On 29 October 2015, the Dutch Electoral Council announced all legal stipulations had been met and the referendum would be held on 6 April 2016.

This latest GeenPeil campaign was headed by GeenStijl reporter Jan Roos, who later announced GeenPeil will not engage in any political campaigns aimed against or for the Ukraine agreement. Instead, priority will be given to the minimum participation quorum of 30%, as stipulated in the Dutch Advisory Referendum act. If the quorum is not met, the referendum will be ruled invalid.

=== Referendum budget ===
The Dutch Ministry of Internal Affairs decided on establishing a budget of 20 million euros to finance the GeenPeil referendum, less than half the amount reserved for the 2012 national Parliamentary elections. According to the Association of Netherlands Municipalities VNG, this budget would have a negative effect on the democratic electoral process.

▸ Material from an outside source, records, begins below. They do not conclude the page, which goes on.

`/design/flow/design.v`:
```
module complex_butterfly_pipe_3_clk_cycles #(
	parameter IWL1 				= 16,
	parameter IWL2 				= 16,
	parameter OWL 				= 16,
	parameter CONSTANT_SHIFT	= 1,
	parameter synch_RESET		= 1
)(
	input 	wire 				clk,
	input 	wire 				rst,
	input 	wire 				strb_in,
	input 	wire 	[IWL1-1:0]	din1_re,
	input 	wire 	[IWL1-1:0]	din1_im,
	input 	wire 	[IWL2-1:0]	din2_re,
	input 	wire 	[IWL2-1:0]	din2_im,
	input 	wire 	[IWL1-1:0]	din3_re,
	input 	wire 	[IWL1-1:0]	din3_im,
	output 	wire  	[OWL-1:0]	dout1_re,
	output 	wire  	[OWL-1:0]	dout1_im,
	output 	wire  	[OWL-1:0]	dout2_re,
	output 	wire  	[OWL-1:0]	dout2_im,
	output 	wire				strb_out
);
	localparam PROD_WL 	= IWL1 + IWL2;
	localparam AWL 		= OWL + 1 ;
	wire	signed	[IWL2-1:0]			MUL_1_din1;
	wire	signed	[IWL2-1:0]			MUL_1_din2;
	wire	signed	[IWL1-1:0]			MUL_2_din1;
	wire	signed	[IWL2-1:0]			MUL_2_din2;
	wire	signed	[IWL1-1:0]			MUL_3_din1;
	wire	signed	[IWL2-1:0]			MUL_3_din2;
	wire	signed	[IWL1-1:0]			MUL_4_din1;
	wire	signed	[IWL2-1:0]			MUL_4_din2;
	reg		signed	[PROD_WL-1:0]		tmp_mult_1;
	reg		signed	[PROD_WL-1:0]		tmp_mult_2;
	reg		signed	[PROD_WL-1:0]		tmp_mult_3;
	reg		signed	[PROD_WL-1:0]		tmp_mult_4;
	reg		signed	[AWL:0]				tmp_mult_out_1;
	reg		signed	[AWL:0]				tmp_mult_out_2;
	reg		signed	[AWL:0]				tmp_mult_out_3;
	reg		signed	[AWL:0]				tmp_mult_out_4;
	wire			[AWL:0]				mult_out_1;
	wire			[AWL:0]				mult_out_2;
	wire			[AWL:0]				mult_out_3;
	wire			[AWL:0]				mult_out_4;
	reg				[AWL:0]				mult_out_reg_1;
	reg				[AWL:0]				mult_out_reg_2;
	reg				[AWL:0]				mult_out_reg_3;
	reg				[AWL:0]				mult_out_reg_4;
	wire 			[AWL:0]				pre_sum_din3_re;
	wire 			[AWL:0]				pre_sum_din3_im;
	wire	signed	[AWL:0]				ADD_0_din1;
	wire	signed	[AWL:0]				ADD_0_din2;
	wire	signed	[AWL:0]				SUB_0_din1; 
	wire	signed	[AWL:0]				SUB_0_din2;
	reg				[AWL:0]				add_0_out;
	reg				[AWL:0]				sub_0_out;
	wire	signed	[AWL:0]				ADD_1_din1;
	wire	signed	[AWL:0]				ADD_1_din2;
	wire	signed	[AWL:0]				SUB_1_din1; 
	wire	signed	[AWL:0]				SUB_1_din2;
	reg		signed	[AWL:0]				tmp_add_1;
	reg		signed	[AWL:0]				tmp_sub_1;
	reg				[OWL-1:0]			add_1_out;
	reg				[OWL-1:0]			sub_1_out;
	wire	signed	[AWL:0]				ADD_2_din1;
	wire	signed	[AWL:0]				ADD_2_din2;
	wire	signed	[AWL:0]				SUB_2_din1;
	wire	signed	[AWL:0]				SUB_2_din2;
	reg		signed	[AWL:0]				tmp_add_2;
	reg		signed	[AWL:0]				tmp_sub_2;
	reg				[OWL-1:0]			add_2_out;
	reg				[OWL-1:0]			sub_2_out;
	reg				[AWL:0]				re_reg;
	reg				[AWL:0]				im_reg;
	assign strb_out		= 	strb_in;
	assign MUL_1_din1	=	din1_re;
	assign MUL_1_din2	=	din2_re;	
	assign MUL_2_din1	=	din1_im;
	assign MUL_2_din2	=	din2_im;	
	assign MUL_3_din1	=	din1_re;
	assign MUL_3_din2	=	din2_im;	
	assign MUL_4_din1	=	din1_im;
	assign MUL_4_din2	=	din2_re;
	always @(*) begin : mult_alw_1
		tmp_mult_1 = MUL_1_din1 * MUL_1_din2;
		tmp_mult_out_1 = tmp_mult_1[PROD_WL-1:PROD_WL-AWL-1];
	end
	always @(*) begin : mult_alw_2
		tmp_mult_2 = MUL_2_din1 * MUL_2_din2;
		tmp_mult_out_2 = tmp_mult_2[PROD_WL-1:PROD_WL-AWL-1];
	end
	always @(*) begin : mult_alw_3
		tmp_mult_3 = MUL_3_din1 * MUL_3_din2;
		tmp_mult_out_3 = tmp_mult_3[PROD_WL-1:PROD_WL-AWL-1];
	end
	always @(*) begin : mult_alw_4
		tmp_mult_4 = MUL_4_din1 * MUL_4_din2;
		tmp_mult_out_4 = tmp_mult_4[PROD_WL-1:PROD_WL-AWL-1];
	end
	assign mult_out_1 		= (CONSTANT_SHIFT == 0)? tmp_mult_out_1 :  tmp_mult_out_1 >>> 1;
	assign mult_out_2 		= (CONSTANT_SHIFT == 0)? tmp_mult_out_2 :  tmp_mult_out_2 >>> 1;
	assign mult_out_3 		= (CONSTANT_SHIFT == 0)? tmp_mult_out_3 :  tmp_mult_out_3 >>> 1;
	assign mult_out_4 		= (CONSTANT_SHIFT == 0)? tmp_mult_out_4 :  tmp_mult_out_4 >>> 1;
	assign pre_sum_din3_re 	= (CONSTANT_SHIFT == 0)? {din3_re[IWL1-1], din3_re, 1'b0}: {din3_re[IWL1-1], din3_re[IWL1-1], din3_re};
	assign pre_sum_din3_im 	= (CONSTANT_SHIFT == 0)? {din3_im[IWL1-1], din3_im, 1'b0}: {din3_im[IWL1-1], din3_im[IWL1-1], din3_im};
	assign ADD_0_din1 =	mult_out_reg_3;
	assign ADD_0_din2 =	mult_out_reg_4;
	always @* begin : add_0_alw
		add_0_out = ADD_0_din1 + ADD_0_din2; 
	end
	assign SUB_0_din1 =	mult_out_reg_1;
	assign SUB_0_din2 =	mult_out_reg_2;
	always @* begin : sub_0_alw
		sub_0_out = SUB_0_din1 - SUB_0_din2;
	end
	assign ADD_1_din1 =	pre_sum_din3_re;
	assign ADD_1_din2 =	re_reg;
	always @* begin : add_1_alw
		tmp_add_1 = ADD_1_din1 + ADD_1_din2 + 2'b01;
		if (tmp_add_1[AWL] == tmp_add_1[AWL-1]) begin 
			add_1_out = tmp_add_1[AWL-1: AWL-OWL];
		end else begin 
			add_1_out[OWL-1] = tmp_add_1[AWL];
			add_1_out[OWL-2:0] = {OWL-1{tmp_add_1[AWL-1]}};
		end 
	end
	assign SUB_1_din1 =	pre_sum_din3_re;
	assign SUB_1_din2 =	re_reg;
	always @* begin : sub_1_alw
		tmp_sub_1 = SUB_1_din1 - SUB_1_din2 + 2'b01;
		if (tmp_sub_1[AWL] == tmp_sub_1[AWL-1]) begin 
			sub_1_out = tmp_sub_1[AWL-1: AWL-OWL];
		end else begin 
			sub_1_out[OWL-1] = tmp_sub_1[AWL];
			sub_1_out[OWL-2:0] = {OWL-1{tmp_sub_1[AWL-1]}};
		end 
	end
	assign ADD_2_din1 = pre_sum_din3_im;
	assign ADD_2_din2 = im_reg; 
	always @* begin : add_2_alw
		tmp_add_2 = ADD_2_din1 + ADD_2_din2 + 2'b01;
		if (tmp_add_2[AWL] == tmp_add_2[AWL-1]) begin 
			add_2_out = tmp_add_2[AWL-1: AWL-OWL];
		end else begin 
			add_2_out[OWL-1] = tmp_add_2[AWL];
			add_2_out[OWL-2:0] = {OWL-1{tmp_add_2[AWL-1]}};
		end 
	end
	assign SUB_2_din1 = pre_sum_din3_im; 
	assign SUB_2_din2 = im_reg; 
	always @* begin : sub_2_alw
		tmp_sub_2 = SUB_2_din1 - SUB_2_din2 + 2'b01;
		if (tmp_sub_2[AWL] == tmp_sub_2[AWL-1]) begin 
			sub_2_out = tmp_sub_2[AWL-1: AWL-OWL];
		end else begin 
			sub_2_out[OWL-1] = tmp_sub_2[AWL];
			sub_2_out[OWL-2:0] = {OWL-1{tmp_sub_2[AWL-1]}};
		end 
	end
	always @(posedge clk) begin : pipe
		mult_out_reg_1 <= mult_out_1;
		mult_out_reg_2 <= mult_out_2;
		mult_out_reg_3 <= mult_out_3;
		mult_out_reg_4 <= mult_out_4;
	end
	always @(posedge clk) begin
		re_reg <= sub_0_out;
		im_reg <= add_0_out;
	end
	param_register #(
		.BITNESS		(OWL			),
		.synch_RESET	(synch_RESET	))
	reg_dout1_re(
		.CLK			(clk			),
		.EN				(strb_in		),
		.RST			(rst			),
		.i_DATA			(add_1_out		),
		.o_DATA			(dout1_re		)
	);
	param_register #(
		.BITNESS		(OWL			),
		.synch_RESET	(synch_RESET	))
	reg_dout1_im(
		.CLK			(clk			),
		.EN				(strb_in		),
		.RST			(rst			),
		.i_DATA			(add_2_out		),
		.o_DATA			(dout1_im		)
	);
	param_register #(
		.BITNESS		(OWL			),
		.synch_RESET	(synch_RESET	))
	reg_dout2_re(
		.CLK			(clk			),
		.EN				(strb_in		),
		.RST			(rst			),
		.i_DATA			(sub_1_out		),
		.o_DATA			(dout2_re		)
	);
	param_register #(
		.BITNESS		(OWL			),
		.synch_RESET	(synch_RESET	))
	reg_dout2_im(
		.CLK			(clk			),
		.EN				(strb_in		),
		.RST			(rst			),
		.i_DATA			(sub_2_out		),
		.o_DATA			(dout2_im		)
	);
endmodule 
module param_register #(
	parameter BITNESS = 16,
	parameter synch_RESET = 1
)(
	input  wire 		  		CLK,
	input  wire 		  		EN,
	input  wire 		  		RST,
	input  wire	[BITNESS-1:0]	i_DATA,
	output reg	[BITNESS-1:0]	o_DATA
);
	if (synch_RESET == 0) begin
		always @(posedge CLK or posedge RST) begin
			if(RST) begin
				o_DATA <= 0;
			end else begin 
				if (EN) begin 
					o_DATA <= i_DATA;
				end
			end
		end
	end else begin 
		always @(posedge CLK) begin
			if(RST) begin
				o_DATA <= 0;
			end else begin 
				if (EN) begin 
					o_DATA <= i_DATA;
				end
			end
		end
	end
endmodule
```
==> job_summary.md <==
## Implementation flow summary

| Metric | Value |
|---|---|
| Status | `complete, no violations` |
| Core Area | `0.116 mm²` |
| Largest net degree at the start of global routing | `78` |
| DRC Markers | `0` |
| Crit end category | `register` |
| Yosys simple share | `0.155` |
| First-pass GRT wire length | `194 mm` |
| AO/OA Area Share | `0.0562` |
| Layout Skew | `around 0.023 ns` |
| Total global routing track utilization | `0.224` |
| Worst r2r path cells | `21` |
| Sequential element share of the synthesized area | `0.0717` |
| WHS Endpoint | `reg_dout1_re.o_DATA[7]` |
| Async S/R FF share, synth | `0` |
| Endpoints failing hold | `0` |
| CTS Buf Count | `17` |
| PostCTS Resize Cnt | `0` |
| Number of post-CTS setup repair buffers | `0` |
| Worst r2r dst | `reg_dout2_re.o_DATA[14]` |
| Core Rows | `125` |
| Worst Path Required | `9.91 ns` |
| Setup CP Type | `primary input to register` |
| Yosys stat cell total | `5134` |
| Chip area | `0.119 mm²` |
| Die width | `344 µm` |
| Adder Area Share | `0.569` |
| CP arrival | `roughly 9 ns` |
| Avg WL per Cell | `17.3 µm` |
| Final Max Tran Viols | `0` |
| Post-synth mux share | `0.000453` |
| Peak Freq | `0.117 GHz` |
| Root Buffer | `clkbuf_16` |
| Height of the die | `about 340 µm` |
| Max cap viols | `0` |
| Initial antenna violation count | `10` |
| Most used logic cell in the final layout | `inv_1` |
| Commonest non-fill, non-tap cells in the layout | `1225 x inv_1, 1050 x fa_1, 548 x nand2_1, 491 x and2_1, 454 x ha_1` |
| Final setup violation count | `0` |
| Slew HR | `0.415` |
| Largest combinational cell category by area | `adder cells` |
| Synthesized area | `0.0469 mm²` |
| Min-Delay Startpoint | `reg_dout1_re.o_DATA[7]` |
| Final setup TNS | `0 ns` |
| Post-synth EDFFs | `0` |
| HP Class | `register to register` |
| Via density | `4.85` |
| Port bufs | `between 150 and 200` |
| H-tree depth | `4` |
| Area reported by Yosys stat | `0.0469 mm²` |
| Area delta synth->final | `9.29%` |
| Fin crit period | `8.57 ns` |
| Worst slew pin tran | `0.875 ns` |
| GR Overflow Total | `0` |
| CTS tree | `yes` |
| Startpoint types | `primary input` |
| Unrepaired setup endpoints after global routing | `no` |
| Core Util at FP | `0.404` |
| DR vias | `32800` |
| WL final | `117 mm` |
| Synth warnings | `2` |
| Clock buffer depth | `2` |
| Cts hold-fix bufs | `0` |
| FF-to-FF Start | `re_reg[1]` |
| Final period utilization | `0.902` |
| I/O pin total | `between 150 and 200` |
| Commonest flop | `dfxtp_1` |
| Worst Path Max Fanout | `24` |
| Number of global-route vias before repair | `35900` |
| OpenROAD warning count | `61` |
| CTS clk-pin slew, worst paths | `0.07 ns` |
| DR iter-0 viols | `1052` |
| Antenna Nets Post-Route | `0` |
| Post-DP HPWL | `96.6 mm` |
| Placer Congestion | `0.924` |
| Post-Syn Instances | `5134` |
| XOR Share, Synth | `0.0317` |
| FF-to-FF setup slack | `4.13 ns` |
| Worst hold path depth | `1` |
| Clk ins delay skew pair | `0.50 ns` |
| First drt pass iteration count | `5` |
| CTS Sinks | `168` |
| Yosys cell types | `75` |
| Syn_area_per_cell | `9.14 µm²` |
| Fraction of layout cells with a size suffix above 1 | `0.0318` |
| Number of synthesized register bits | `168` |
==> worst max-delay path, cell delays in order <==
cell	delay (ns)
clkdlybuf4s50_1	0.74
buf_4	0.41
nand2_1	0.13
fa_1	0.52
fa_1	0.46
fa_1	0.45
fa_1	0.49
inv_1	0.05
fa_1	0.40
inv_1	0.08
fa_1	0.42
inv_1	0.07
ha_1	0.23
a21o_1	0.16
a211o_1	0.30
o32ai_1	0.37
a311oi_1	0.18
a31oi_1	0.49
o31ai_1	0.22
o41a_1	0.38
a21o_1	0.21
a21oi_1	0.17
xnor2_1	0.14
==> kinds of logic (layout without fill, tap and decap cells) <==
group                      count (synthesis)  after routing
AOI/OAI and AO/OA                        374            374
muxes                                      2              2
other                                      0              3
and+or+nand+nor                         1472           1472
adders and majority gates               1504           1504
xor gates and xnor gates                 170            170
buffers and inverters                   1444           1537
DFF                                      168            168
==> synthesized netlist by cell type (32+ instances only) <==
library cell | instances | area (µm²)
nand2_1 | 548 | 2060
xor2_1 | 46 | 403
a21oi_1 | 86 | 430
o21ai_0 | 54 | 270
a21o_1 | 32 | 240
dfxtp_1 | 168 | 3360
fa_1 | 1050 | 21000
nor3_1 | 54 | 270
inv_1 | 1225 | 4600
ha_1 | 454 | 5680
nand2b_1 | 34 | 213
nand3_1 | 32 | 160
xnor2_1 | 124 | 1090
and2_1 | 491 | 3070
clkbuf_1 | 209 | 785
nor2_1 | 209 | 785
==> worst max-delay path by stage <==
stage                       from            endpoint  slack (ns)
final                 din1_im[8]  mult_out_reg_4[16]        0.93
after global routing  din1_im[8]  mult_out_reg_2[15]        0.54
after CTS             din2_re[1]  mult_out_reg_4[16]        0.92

In an effort to increase the financial means for municipalities as well as safeguard the democratic process, on 3 December 2015 a motion was put forward by D66-politician Fatma Koşer Kaya and SP-politician Ronald van Raak to increase the budget to 42 million euros. The motion was opposed by majority – consisting of VVD, PvdA, CDA, SGP and CU – and therefore not adopted.

The GeenPeil campaign team considered the failed motion to be 'the last straw' in a series of incidents and decided to invoke the aid of the Office for Democratic Institutions and Human Rights (ODIHR), the principal institution of the OSCE that same day. A letter from GeenPeil, sent to the ODIHR office in Warsaw, formally requested an 'ODIHR Election Observation Mission' to be sent to the Netherlands as soon as possible, not only to supervise the referendum itself on 6 April 2016, but also to analyze the perceived 'political obstruction' which GeenPeil felt was intended to cause the referendum to fail.

=== Effects of the reduced budget ===
The GeenPeil campaign set out to investigate whether the reduced budget would influence the number of polling stations each municipality would open for the GeenPeil referendum. On 13 December 2015, over 40 municipalities (out of a total of 396) indicated they were planning to tentatively or definitely reduce the number of polling stations. Although in some cases the reduction only concerned one polling station, in other cases over 50% of the standard polling stations for elections are to remain closed for this referendum. Multiple reasons – including a lower budget – were given for the decisions. On 15 December 2015, the municipality Oldenzaal based the decision to reduce the standard 17 polling stations with 70% to just 5 stations on 'budgetary reasons'.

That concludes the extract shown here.